Britain’s only two pandas will soon be returned to China, officials said, in a send-off that has dispirited fans of the playful, waddling bears and signals what appears to be the end, at least for now, of panda diplomacy.
“Bamboo bon voyage,” the Edinburgh Zoo of the Royal Zoological Society of Scotland said on its website, noting that there would be “a giant farewell” on Thursday for the bears, whose names are Yang Guang and Tian Tian.
The pair of giant pandas will be prepared to return to China in the first week of December, the zoo said, though it did not specify a date because of “security and safety reasons.”
China has long used its pandas as symbols of diplomacy, delivering pairs as if they were ambassadors to several countries around the world.
On Wednesday, crowds gathered to say goodbye and catch one final look at Yang Guang and Tian Tian, who for 12 years have enraptured millions of visitors and residents of Edinburgh.
“We’ve flown up for the day; we must be mad,” Lauren Darling, who recently visited the zoo, told The Telegraph. “But it had to be done. It’s a once-in-a-lifetime thing.”
Another visitor, Rebecca Plant, told the paper, “I think loads of people will be sad they’ve gone.”
The pandas’ imminent departure from Britain comes weeks after the three giant pandas at the National Zoo in Washington were also returned to China, at a time when U.S.-China tensions continue to rise, prompting speculation that China is asking for the return of the pandas because of the deep freeze in diplomatic relations.
But American zoo officials and scientists said that it came down to biology, or “panda time,” since the three pandas should be going back to China because they are at an advanced age.
A similar reason was cited by the Royal Zoological Society of Scotland. The pandas, the zoo said, arrived in Edinburgh in December 2011 as part of a 10-year arrangement between the organization’s charity and the China Wildlife Conservation Association, which allowed them to keep the pandas an extra two years because of the pandemic.
Now, that arrangement has reached its end. The zoo also said that it would convert its giant panda habitat to welcome a new endangered species in the future as part of its mission to “protect more endangered animals around the world.” Until recently, pandas had been considered endangered, but after conservation efforts they are listed as vulnerable.
Still, there was a grieving tone in the Scottish zoo’s announcement, which noted that it would not be receiving more pandas anytime soon.
“Their power to connect people with nature and encourage behavior change is invaluable,” the zoo said of Yang Guang and Tian Tian.
The only natural habitat for giant pandas is in southwestern China, where their distinct black-and-white fur provides camouflage, and where they swim in streams and climb trees, spending 10 to 16 hours a day feeding mainly on bamboo.

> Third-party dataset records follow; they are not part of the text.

<file path="config.mk">
export PLATFORM = sky130hd
export DESIGN_NAME = sph_local_potential_accumulator_flat
export DESIGN_NICKNAME = d
export VERILOG_FILES = /design/src/splp_pkg.sv /design/src/splp_item_if.sv /design/src/splp_result_if.sv /design/src/splp_cfg_if.sv /design/src/sph_local_potential_accumulator.sv /design/src/splp_alu.sv /design/src/flat_wrapper.sv
export SDC_FILE = /design/constraint.sdc
export NUM_CORES = 2
export LEC_CHECK = 0
export BUFFER_PORTS_ARGS = -buffer_cell sky130_fd_sc_hd__buf_2
export CORE_AREA = 2 2 531 533
export CTS_CLUSTER_DIAMETER = 30
export DETAILED_ROUTE_END_ITERATION = 16
export DIE_AREA = 0 0 533 535
export PLACE_DENSITY_LB_ADDON = 0.2
export REMOVE_ABC_BUFFERS = 1
export SLEW_MARGIN = 40
export SYNTH_ARGS = -nofsm -noshare
export SYNTH_HDL_FRONTEND = slang
export SYNTH_SLANG_ARGS = --single-unit
</file>
<file path="constraint.sdc">
create_clock -name clk -period 13.18 [get_ports clk]
set_clock_uncertainty 0.05 [all_clocks]
set_input_delay 0.659 -clock clk [delete_from_list [all_inputs] [get_ports clk]]
set_output_delay 0.659 -clock clk [all_outputs]
set_load 0.05 [all_outputs]
</file>
`src/hdl/bgc_pkg.sv`:
```
// shared types, event codes and register defaults for the button gesture classifier
package bgc_pkg;

    // gesture event codes
    localparam logic [2:0] EV_NONE       = 3'd0;
    localparam logic [2:0] EV_PRESS      = 3'd1;
    localparam logic [2:0] EV_RELEASE    = 3'd2;
    localparam logic [2:0] EV_LONG_EXIT  = 3'd3;
    localparam logic [2:0] EV_PAUSE      = 3'd4;
    localparam logic [2:0] EV_MENU_ENTER = 3'd5;
    localparam logic [2:0] EV_MENU_EXIT  = 3'd6;
    localparam logic [2:0] EV_SINGLE     = 3'd7;

    // configuration register indexes
    localparam logic [1:0] REG_DEBOUNCE     = 2'd0;
    localparam logic [1:0] REG_LONG_PRESS   = 2'd1;
    localparam logic [1:0] REG_DOUBLE_CLICK = 2'd2;

    // configuration reset values
    localparam logic [15:0] DEBOUNCE_RST     = 16'd50;
    localparam logic [15:0] LONG_PRESS_RST   = 16'd1000;
    localparam logic [15:0] DOUBLE_CLICK_RST = 16'd300;

    typedef struct packed {
        logic [15:0] debounce_ms;
        logic [15:0] hold_ms;
        logic [15:0] click_window_ms;
    } t_cfg;

    typedef struct packed {
        logic [2:0] gesture_event;
        logic       menu_open;
        logic       paused;
        logic       adjust_off;
        logic       edit_mode;
        logic       selection_reset;
        logic       edit_touched;
        logic       display_refresh;
    } t_result;

endpackage

```
`src/hdl/bgc_cfg_regs.sv`:
```
// configuration registers for the timing thresholds
module bgc_cfg_regs
    import bgc_pkg::*;
(
    input  logic        i_clk,
    input  logic        i_rst_n,
    input  logic        i_cfg_we,
    input  logic [1:0]  i_cfg_index,
    input  logic [15:0] i_cfg_data,
    output t_cfg        o_cfg
);

    t_cfg r_cfg;

    // register write, unknown indexes are dropped
    always_ff @(posedge i_clk) begin
        if (!i_rst_n) begin
            r_cfg.debounce_ms     <= DEBOUNCE_RST;
            r_cfg.hold_ms         <= LONG_PRESS_RST;
            r_cfg.click_window_ms <= DOUBLE_CLICK_RST;
        end else if (i_cfg_we) begin
            unique case (i_cfg_index)
                REG_DEBOUNCE:     r_cfg.debounce_ms     <= i_cfg_data;
                REG_LONG_PRESS:   r_cfg.hold_ms         <= i_cfg_data;
                REG_DOUBLE_CLICK: r_cfg.click_window_ms <= i_cfg_data;
                default: ;
            endcase
        end
    end

    assign o_cfg = r_cfg;

endmodule

```
`src/hdl/bgc_step.sv`:
```
// gesture state registers and the per-poll classification logic
module bgc_step
    import bgc_pkg::*;
(
    input  logic        i_clk,
    input  logic        i_rst_n,
    input  logic        i_step,
    input  logic [31:0] i_now_ms,
    input  logic        i_button_level,
    input  t_cfg        i_cfg,
    output t_result     o_result
);

    logic        r_prev_level, n_prev_level;
    logic        r_long_fired, n_long_fired;
    logic        r_single_pending, n_single_pending;
    logic [1:0]  r_click_count, n_click_count;
    logic [31:0] r_press_time, n_press_time;
    logic [31:0] r_last_edge, n_last_edge;
    logic [31:0] r_last_release, n_last_release;
    logic        r_menu, n_menu;
    logic        r_pause, n_pause;
    logic        r_adjust, n_adjust;
    logic        r_edit, n_edit;

    logic [31:0] since_edge;
    logic [31:0] held;
    logic [31:0] since_release;
    logic        debounced;
    logic        long_reached;
    logic        in_window;
    logic [1:0]  click_inc;
    logic [2:0]  ev;
    logic        sel;
    logic        touch;
    logic        refresh;

    // elapsed times, all modulo 2^32
    assign since_edge    = i_now_ms - r_last_edge;
    assign held          = i_now_ms - r_press_time;
    assign since_release = i_now_ms - r_last_release;
    assign debounced     = since_edge < {16'd0, i_cfg.debounce_ms};
    assign long_reached  = held >= {16'd0, i_cfg.hold_ms};
    assign in_window     = since_release < {16'd0, i_cfg.click_window_ms};
    assign click_inc     = r_click_count + 2'd1;

    // next state and event for one poll
    always_comb begin
        n_prev_level     = r_prev_level;
        n_long_fired     = r_long_fired;
        n_single_pending = r_single_pending;
        n_click_count    = r_click_count;
        n_press_time     = r_press_time;
        n_last_edge      = r_last_edge;
        n_last_release   = r_last_release;
        n_menu           = r_menu;
        n_pause          = r_pause;
        n_adjust         = r_adjust;
        n_edit           = r_edit;
        ev               = EV_NONE;
        sel              = 1'b0;
        touch            = 1'b0;
        refresh          = 1'b0;
        priority if (debounced) begin
            ev = EV_NONE;
        end else if (i_button_level && !r_prev_level) begin
            // press edge
            n_press_time = i_now_ms;
            n_last_edge  = i_now_ms;
            n_long_fired = 1'b0;
            n_prev_level = 1'b1;
            ev           = EV_PRESS;
        end else if (i_button_level && !r_long_fired && long_reached) begin
            // long press while held, fires once
            if (r_menu) begin
                n_menu = 1'b0;
                n_edit = 1'b0;
                sel    = 1'b1;
                ev     = EV_LONG_EXIT;
            end else begin
                n_pause = ~r_pause;
                ev      = EV_PAUSE;
            end
            n_long_fired = 1'b1;
            refresh      = 1'b1;
        end else if (!i_button_level && r_prev_level) begin
            // release edge
            n_last_edge  = i_now_ms;
            n_prev_level = 1'b0;
            ev           = EV_RELEASE;
            if (r_long_fired) begin
                n_long_fired = 1'b0;
            end else if (!long_reached) begin
                n_last_release = i_now_ms;
                if (!in_window) begin
                    n_click_count    = 2'd1;
                    n_single_pending = 1'b1;
                end else if (click_inc == 2'd2) begin
                    // double click toggles the menu
                    if (r_menu) begin
                        n_menu = 1'b0;
                        n_edit = 1'b0;
                        ev     = EV_MENU_EXIT;
                    end else begin
                        n_menu = 1'b1;
                        ev     = EV_MENU_ENTER;
                    end
                    n_click_count    = 2'd0;
                    n_single_pending = 1'b0;
                    sel              = 1'b1;
                    refresh          = 1'b1;
                end else begin
                    n_click_count = click_inc;
                end
            end
        end else begin
            // quiet poll, may confirm a pending single click
            n_prev_level = i_button_level;
            if (r_click_count == 2'd1 && r_single_pending && !in_window) begin
                if (!r_menu) begin
                    n_adjust = ~r_adjust;
                    n_edit   = 1'b1;
                end else begin
                    n_edit = ~r_edit;
                end
                n_click_count    = 2'd0;
                n_single_pending = 1'b0;
                ev               = EV_SINGLE;
                touch            = 1'b1;
                refresh          = 1'b1;
            end
        end
    end

    // state update on each processed poll
    always_ff @(posedge i_clk) begin
        if (!i_rst_n) begin
            r_prev_level     <= 1'b0;
            r_long_fired     <= 1'b0;
            r_single_pending <= 1'b0;
            r_click_count    <= 2'd0;
            r_press_time     <= 32'd0;
            r_last_edge      <= 32'd0;
            r_last_release   <= 32'd0;
            r_menu           <= 1'b0;
            r_pause          <= 1'b0;
            r_adjust         <= 1'b0;
            r_edit           <= 1'b0;
        end else if (i_step) begin
            r_prev_level     <= n_prev_level;
            r_long_fired     <= n_long_fired;
            r_single_pending <= n_single_pending;
            r_click_count    <= n_click_count;
            r_press_time     <= n_press_time;
            r_last_edge      <= n_last_edge;
            r_last_release   <= n_last_release;
            r_menu           <= n_menu;
            r_pause          <= n_pause;
            r_adjust         <= n_adjust;
            r_edit           <= n_edit;
        end
    end

    // result shows status after the step
    always_comb begin
        o_result.gesture_event   = ev;
        o_result.menu_open       = n_menu;
        o_result.paused          = n_pause;
        o_result.adjust_off      = n_adjust;
        o_result.edit_mode       = n_edit;
        o_result.selection_reset = sel;
        o_result.edit_touched    = touch;
        o_result.display_refresh = refresh;
    end

    // a press leaves the button held with the long press re-armed
    a_press_state: assert property (@(posedge i_clk) disable iff (!i_rst_n)
        i_step && ev == EV_PRESS |=> r_prev_level && !r_long_fired)
        else $error("press did not arm hold tracking");

    // a double click clears the click bookkeeping
    a_double_clear: assert property (@(posedge i_clk) disable iff (!i_rst_n)
        i_step && (ev == EV_MENU_ENTER || ev == EV_MENU_EXIT)
        |=> r_click_count == 2'd0 && !r_single_pending)
        else $error("double click left clicks pending");

    // a confirmed single click consumes the pending click
    a_single_clear: assert property (@(posedge i_clk) disable iff (!i_rst_n)
        i_step && ev == EV_SINGLE |=> !r_single_pending && r_click_count == 2'd0)
        else $error("single click still pending after confirmation");

    // mode state only moves on a processed poll
    a_hold_state: assert property (@(posedge i_clk) disable iff (!i_rst_n)
        !i_step |=> $stable(r_menu) && $stable(r_pause) && $stable(r_adjust)
                    && $stable(r_edit))
        else $error("mode state changed without a poll");

endmodule

```
`src/hdl/button_gesture_classifier_core.sv`:
```
// top level: input register, gesture classification and result register
// data path: a poll is captured in the input register and then loaded into the result
//   register, which raises o_valid; the load waits while the output is stalled
// throughput: one poll per cycle while i_ready keeps the output free
// reset: synchronous active-low i_rst_n clears all gesture state, empties both
//   registers and restores the thresholds to 50, 1000 and 300 ms
module button_gesture_classifier_core
    import bgc_pkg::*;
(
    input  logic        i_clk,
    input  logic        i_rst_n,
    input  logic        i_valid,
    output logic        o_ready,
    input  logic [31:0] i_now_ms,
    input  logic        i_button_level,
    output logic        o_valid,
    input  logic        i_ready,
    output logic [2:0]  o_gesture_event,
    output logic        o_menu_open,
    output logic        o_paused,
    output logic        o_adjust_off,
    output logic        o_edit_mode,
    output logic        o_selection_reset,
    output logic        o_edit_touched,
    output logic        o_display_refresh,
    input  logic        i_cfg_we,
    input  logic [1:0]  i_cfg_index,
    input  logic [15:0] i_cfg_data
);

    logic        r_in_valid;
    logic [31:0] r_now_ms;
    logic        r_level;
    logic        r_out_valid;
    t_result     r_result;
    t_result     step_result;
    t_cfg        cfg;
    logic        step;

    // a held poll is processed when the result register can take it
    assign step    = r_in_valid && (!r_out_valid || i_ready);
    assign o_ready = !r_in_valid || step;

    // input register
    always_ff @(posedge i_clk) begin
        if (!i_rst_n) begin
            r_in_valid <= 1'b0;
        end else if (o_ready) begin
            r_in_valid <= i_valid;
        end
    end

    always_ff @(posedge i_clk) begin
        if (o_ready && i_valid) begin
            r_now_ms <= i_now_ms;
            r_level  <= i_button_level;
        end
    end

    bgc_cfg_regs u_cfg (
        .i_clk       (i_clk),
        .i_rst_n     (i_rst_n),
        .i_cfg_we    (i_cfg_we),
        .i_cfg_index (i_cfg_index),
        .i_cfg_data  (i_cfg_data),
        .o_cfg       (cfg)
    );

    bgc_step u_step (
        .i_clk          (i_clk),
        .i_rst_n        (i_rst_n),
        .i_step         (step),
        .i_now_ms       (r_now_ms),
        .i_button_level (r_level),
        .i_cfg          (cfg),
        .o_result       (step_result)
    );

    // result register
    always_ff @(posedge i_clk) begin
        if (!i_rst_n) begin
            r_out_valid <= 1'b0;
        end else if (step) begin
            r_out_valid <= 1'b1;
        end else if (i_ready) begin
            r_out_valid <= 1'b0;
        end
    end

    always_ff @(posedge i_clk) begin
        if (step) begin
            r_result <= step_result;
        end
    end

    assign o_valid           = r_out_valid;
    assign o_gesture_event   = r_result.gesture_event;
    assign o_menu_open       = r_result.menu_open;
    assign o_paused          = r_result.paused;
    assign o_adjust_off      = r_result.adjust_off;
    assign o_edit_mode       = r_result.edit_mode;
    assign o_selection_reset = r_result.selection_reset;
    assign o_edit_touched    = r_result.edit_touched;
    assign o_display_refresh = r_result.display_refresh;

endmodule
```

When Yang Guang and Tian Tian first arrived in Edinburgh, dozens of people lined the streets of suburban Corstorphine and waved Scottish and Chinese flags to welcome the animals as they were transported to the zoo, with children holding cutouts of panda faces.
The pandas immediately charmed their visitors. They splashed around in pools of water, twirled their tubby legs in acrobatic fashion and ate “ice lollies” on bamboo sticks.
“I’m just so happy that I’ve seen them!” one woman, among the pandas’ first visitors, told The Telegraph in 2011.
That delight, though, did not come cheap. Caring for Tian Tian and Yang Guang, including providing for their food and health care expenses, cost the zoo’s charity about 35,000 pounds, or more than $44,000, a month.
The zoo also paid $500,000 a year to support the conservation and welfare of giant pandas in China.
While the pandas were in Scotland, zoo officials had tried to breed them, but those efforts were unsuccessful.
“Now is the time to move on,” the zoo said, “and just enjoy having Yang Guang and Tian Tian with us before they leave.”